Black businesses — built from scratch

Van Allen

I came to live in Waco in 1985, which some 32 years following the May 11, 1953 tornado which had devastated the city.

Shortly after my arrival in Waco, I noticed that the tornado tragedy was revisited each year on, and/or, near the date that it had occurred, via articles in the local newspapers and radio and television presentations. And, I was struck by the significant absence of specific information regarding tornado damages in the black community, and especially in the then-thriving Black business district which was a significant part of downtown Waco at that time.

My interest was further stimulated as I initiated discussions with African Americans who were young adults at the time of the tornado. And, I learned from them, among other things the following:

1. African Americans living in Waco at the time of the tornado in 1953 owned a large and thriving business community.

2. this community of businesses was located on, what was identified as Bridge Street, and second and third streets just across from Waco City Hall (one of the buildings that was not destroyed by the tornado).

A list of the businesses destroyed by the tornado is recorded in the book African American Heritage in Waco Texas, authored by a black Dentist, Dr. Garry H. Radford (now deceased), published by Eakin Press, Austin, Texas, year 2000.

The black-owned businesses destroyed were: the Skylight Tavern, Waco Barber College, Smith Printing Company, (the Waco Messenger newspaper office), Excelsor Life Insurance Co., Simmons Barber Shop, Mayfair Beauty Shop, Henry's Beer Tavern, Squeeze Café, Universal Life Insurance Company, Bridge Street Taxi Company, Rube Livingston Barber Shop, Sally Hughes, Sorrell's Barber Shop, Gen's Shoe Shop, Mecca Drugstore, the offices of Drs. L.R. Adams, M.D. and Dr. W.G. Sorrell, D.D.S., Continental Casualty Insurance Co., Inglehart Appliance and Furniture, Ladies and Gents Beauty Bar, Watch Tower Life Insurance Co., K&K Tailors, Sam Horne Dominoes, Preston Murphy's Barber Shop, Flapper Inn, Jockey Club Barber Shop. Also destroyed was the Conner-Willis Building — containing the offices of R.R. Malone Real Estate, the county agriculture agent), the American Woodman Lodge, and the offices of Dr. Radford.
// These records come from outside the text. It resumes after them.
--- config.mk ---
export PLATFORM = sky130hd
export DESIGN_NAME = mem_port_arbiter
export DESIGN_NICKNAME = d
export VERILOG_FILES = /design/src/rtl/mem_port_arbiter.sv
export SDC_FILE = /design/constraint.sdc
export NUM_CORES = 1
export LEC_CHECK = 0
export ABC_AREA = 1
export CAP_MARGIN = 20
export CORE_ASPECT_RATIO = 0.9
export CORE_MARGIN = 2
export CORE_UTILIZATION = 35
export CTS_CLUSTER_DIAMETER = 50
export DETAILED_ROUTE_END_ITERATION = 7
export DONT_BUFFER_PORTS = 1
export GPL_TIMING_DRIVEN = 0
export PLACE_DENSITY = 0.55
export SETUP_SLACK_MARGIN = 0.1
export SLEW_MARGIN = 20
export SYNTH_ARGS = -nofsm -noshare
export SYNTH_HDL_FRONTEND = slang
export SYNTH_SLANG_ARGS = --single-unit
--- constraint.sdc ---
create_clock -name clk_50MHz -period 1.5 [get_ports clk_50MHz]
set_input_delay 0.075 -clock clk_50MHz [delete_from_list [all_inputs] [get_ports clk_50MHz]]
set_output_delay 0.075 -clock clk_50MHz [all_outputs]
set_load 0.02 [all_outputs]
--- src/rtl/mem_port_arbiter.sv ---
// Round-robin arbiter sharing one synchronous memory port between the core and the loader.
// Define ARB_CPU_PRIORITY_EN to replace round-robin with fixed cpu-first priority.
module mem_port_arbiter #(
   parameter int ADDR_W = 8,
   parameter int DATA_W = 16,
   parameter int RD_LAT = 1
) (
   input  logic              clk_50MHz,
   input  logic              reset_n,
   input  logic              cpu_req,
   input  logic              cpu_we,
   input  logic [ADDR_W-1:0] cpu_addr,
   input  logic [DATA_W-1:0] cpu_wdata,
   output logic              cpu_ack,
   output logic [DATA_W-1:0] cpu_rdata,
   input  logic              ldr_req,
   input  logic              ldr_we,
   input  logic [ADDR_W-1:0] ldr_addr,
   input  logic [DATA_W-1:0] ldr_wdata,
   output logic              ldr_ack,
   output logic [DATA_W-1:0] ldr_rdata,
   output logic [ADDR_W-1:0] mem_addr,
   output logic              mem_wren,
   output logic [DATA_W-1:0] mem_data,
   input  logic [DATA_W-1:0] mem_q,
   output logic              busy,
   output logic              owner
);

   // state  | meaning
   // IDLE   | no transaction; arbitrate on sampled requests
   // ACCESS | memory samples the registered port
   // WAIT   | read latency, RD_LAT cycles; q captured on the last one
   // DONE   | one-cycle ack to the owner
   typedef enum logic [1:0] {ST_IDLE, ST_ACCESS, ST_WAIT, ST_DONE} state_t;

   localparam int CNT_W = (RD_LAT > 1) ? $clog2(RD_LAT) : 1;

   state_t            state_q, state_d;
   logic [CNT_W-1:0]  cnt_q, cnt_d;
   logic [ADDR_W-1:0] mem_addr_q, mem_addr_d;
   logic              mem_wren_q, mem_wren_d;
   logic [DATA_W-1:0] mem_data_q, mem_data_d;
   logic              owner_q, owner_d;
   logic              last_ldr_q, last_ldr_d;
   logic              cpu_ack_q, cpu_ack_d;
   logic              ldr_ack_q, ldr_ack_d;
   logic [DATA_W-1:0] cpu_rdata_q, cpu_rdata_d;
   logic [DATA_W-1:0] ldr_rdata_q, ldr_rdata_d;
   logic              grant_ldr;
   logic              grant_any;

   always_comb begin
      grant_any = cpu_req | ldr_req;
`ifdef ARB_CPU_PRIORITY_EN
      grant_ldr = ldr_req & ~cpu_req;
`else
      grant_ldr = ldr_req & (~cpu_req | ~last_ldr_q);
`endif
   end

   always_comb begin
      state_d     = state_q;
      cnt_d       = cnt_q;
      mem_addr_d  = mem_addr_q;
      mem_wren_d  = 1'b0;
      mem_data_d  = mem_data_q;
      owner_d     = owner_q;
      last_ldr_d  = last_ldr_q;
      cpu_ack_d   = 1'b0;
      ldr_ack_d   = 1'b0;
      cpu_rdata_d = cpu_rdata_q;
      ldr_rdata_d = ldr_rdata_q;
      case (state_q)
         ST_IDLE: begin
            if (grant_any) begin
               state_d    = ST_ACCESS;
               owner_d    = grant_ldr;
               last_ldr_d = grant_ldr;
               mem_addr_d = grant_ldr ? ldr_addr  : cpu_addr;
               mem_wren_d = grant_ldr ? ldr_we    : cpu_we;
               mem_data_d = grant_ldr ? ldr_wdata : cpu_wdata;
            end
         end
         ST_ACCESS: begin
            if (mem_wren_q) begin
               state_d   = ST_DONE;
               cpu_ack_d = ~owner_q;
               ldr_ack_d = owner_q;
            end else begin
               state_d = ST_WAIT;
               cnt_d   = CNT_W'(RD_LAT - 1);
            end
         end
         ST_WAIT: begin
            if (cnt_q == '0) begin
               state_d   = ST_DONE;
               cpu_ack_d = ~owner_q;
               ldr_ack_d = owner_q;
               if (owner_q) ldr_rdata_d = mem_q;
               else         cpu_rdata_d = mem_q;
            end else begin
               cnt_d = cnt_q - CNT_W'(1);
            end
         end
         ST_DONE: state_d = ST_IDLE;
         default: state_d = ST_IDLE;
      endcase
   end

   always_ff @(posedge clk_50MHz or negedge reset_n) begin
      if (!reset_n) begin
         state_q     <= ST_IDLE;
         cnt_q       <= '0;
         mem_addr_q  <= '0;
         mem_wren_q  <= 1'b0;
         mem_data_q  <= '0;
         owner_q     <= 1'b0;
         last_ldr_q  <= 1'b1;   // cpu wins the first tie
         cpu_ack_q   <= 1'b0;
         ldr_ack_q   <= 1'b0;
         cpu_rdata_q <= '0;
         ldr_rdata_q <= '0;
      end else begin
         state_q     <= state_d;
         cnt_q       <= cnt_d;
         mem_addr_q  <= mem_addr_d;
         mem_wren_q  <= mem_wren_d;
         mem_data_q  <= mem_data_d;
         owner_q     <= owner_d;
         last_ldr_q  <= last_ldr_d;
         cpu_ack_q   <= cpu_ack_d;
         ldr_ack_q   <= ldr_ack_d;
         cpu_rdata_q <= cpu_rdata_d;
         ldr_rdata_q <= ldr_rdata_d;
      end
   end

   assign mem_addr  = mem_addr_q;
   assign mem_wren  = mem_wren_q;
   assign mem_data  = mem_data_q;
   assign owner     = owner_q;
   assign busy      = (state_q != ST_IDLE);
   assign cpu_ack   = cpu_ack_q;
   assign ldr_ack   = ldr_ack_q;
   assign cpu_rdata = cpu_rdata_q;
   assign ldr_rdata = ldr_rdata_q;

endmodule

# Yosys cells after proc, flatten, opt, wreduce, memory -nomap -nowiden
# Cells that the tools add are included.
[totals] out_inout_bits=61 register_bits=64 word_cells=51
[classes] reduce_logical=8 mux=18 bitwise_logic=7 n_eq_ne=6 n_addsub=1
[op_table] cell="$mux W16" count=1
[op_table] cell="$mux W1" count=10
[op_table] cell="$mux W8" count=1
[op_table] cell="$pmux W2 S4" count=1
[op_table] cell="$ne A2 B2 Y1 const B" count=3
[op_table] cell="$pmux W1 S2" count=3
[op_table] cell="$reduce_and A2 Y1" count=3
[op_table] cell="$reduce_and A3 Y1" count=2
[op_table] cell="$eq A2 B2 Y1 const B" count=2
[op_table] cell="$mux W2" count=2
[op_table] cell="$not A1 Y1" count=4
[op_table] cell="$reduce_bool A2 Y1" count=2
[op_table] cell="$eq A2 B1 Y1 const B" count=1
[op_table] cell="$logic_not A2 Y1" count=1
[op_table] cell="$or A1 B1 Y1" count=2
[op_table] cell="$and A1 B1 Y1" count=1
[op_table] cell="$sub A1 B1 Y1 const B" count=1

# Depth between registers and ports, before layout
[depth] word_depth=6 ltp_mapped=8 ltp_nobuf=7

# Least setup slack after synthesis
# Ideal clock, no wire load.
[synth_path] kind="register -> register" startpoint="register state_q[0]" endpoint="register mem_addr_q[0] (netlist: mem_addr[0])" path_stages_with_launch=9 arrival_time_ns=1.236 path_buffers=1 setup_slack_ns=0.146 cell_sequence="dfrtp_1 > inv_1 > ha_1 > inv_2 > nor2_8 > inv_4 > buf_6 > nand2_1 > nand2_1"
[synth_via] elab_chain_len=2
[synth_rtl] element="from (decl)" line="39" rtl="state_t state_q, state_d;"
[synth_rtl] element="from (signal assigned)" line="125" rtl="state_q <= state_d;"
[synth_rtl] element="$logic_not A2 Y1" line="74" rtl="case (state_q)"
[synth_rtl] element="$reduce_and A2 Y1 (no line)"
[synth_rtl] element="to (signal assigned)" line="127" rtl="mem_addr_q <= mem_addr_d;"
[synth_rtl] element="to (decl)" line="41" rtl="logic [ADDR_W-1:0] mem_addr_q, mem_addr_d;"
# Every way passes these cells.
# A chain may end at the register's enable or synchronous reset.

# Worst setup path in the final report
[layout_path] startpoint="register state_q[0]" endpoint="register mem_data_q[9] (netlist: mem_data[9])"
[layout_via] elab_chain_len=2
[layout_rtl] element="$logic_not A2 Y1" line="74"
[layout_rtl] element="$reduce_and A2 Y1 (no line)"
[layout_rtl] element="to (signal assigned)" line="129" rtl="mem_data_q <= mem_data_d;"
[layout_rtl] element="to (decl)" line="43" rtl="logic [DATA_W-1:0] mem_data_q, mem_data_d;"
# Every way passes these cells.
The latter building was one of two three-story buildings owned and operated by black Wacoans at the time of the 1953 tornado. The second building was known as the Fridia Building, which housed the Mecca Drug Store, several medical and dental offices, and meeting space utilized by fraternal and social organizations of the black community.

Needless to say, I was immensely impressed by the above-noted achievements on the part of Waco blacks, given the general attitudes and practices of their mainstream white counterparts in their relationships to blacks dating back to the 247 years of their physical enslavement (i.e. 1612-1865), 100 years of experience living within the Plantation system (i.e. 1866-1966) with the latter ending with the advent of the Civil Rights Movement, which was accelerated in the early 1960s.

During both of the first two eras noted, it is a matter of record that blacks all across the South, including Waco, were both segregated from mainstream America and severely discriminated against in such critical areas as education and the opportunity to access employment where one would receive equal pay for equal work.

With Waco blacks having in 88 years (i.e., 1865-1953) attained the commercial achievements referenced elsewhere in this article, the question is clearly raised as the "how did they do this"?

After all, their ancestors were officially enslaved until 1865, people who at that time had virtually nothing to start any kind of businesses or purchase land. Yet, during the interim between 1865 and 1953, blacks did do these things.

As an example of land acquisitions by blacks here in Waco during the latter noted time, the records show that a significant proportion of what is now Baylor University's campus was owned by blacks.

In my dialogue with those black Wacoans who were young adults in 1953, the response to "how" elicited the expressions of the pooling of resources, cooperating and patronization of each others' businesses, and, the patronization of said businesses by the black community at large. The Waco Black Business District had enjoyed the patronage of blacks living in Mexia, Marlin, McGregor, and Downsville, to name several supportive entities..

Sadly, the black respondents who were 50 years old, or younger, had little or no knowledge of this tremendous legacy of successful black owned and operated businesses here in Waco.

Such knowledge as how to start over with nothing, as their fore-fathers, just out of slavery did, was not a part of their knowledge.

This experience reaffirms the fact that education for different cultural groups in order to be truly relevant, must include the developmental history of said ethnic groups. For all such experiences have within them models of how individuals and groups of culturally indigenous people have, on occasions, "started over."

Van Allen is a former administrator at Paul Quinn College.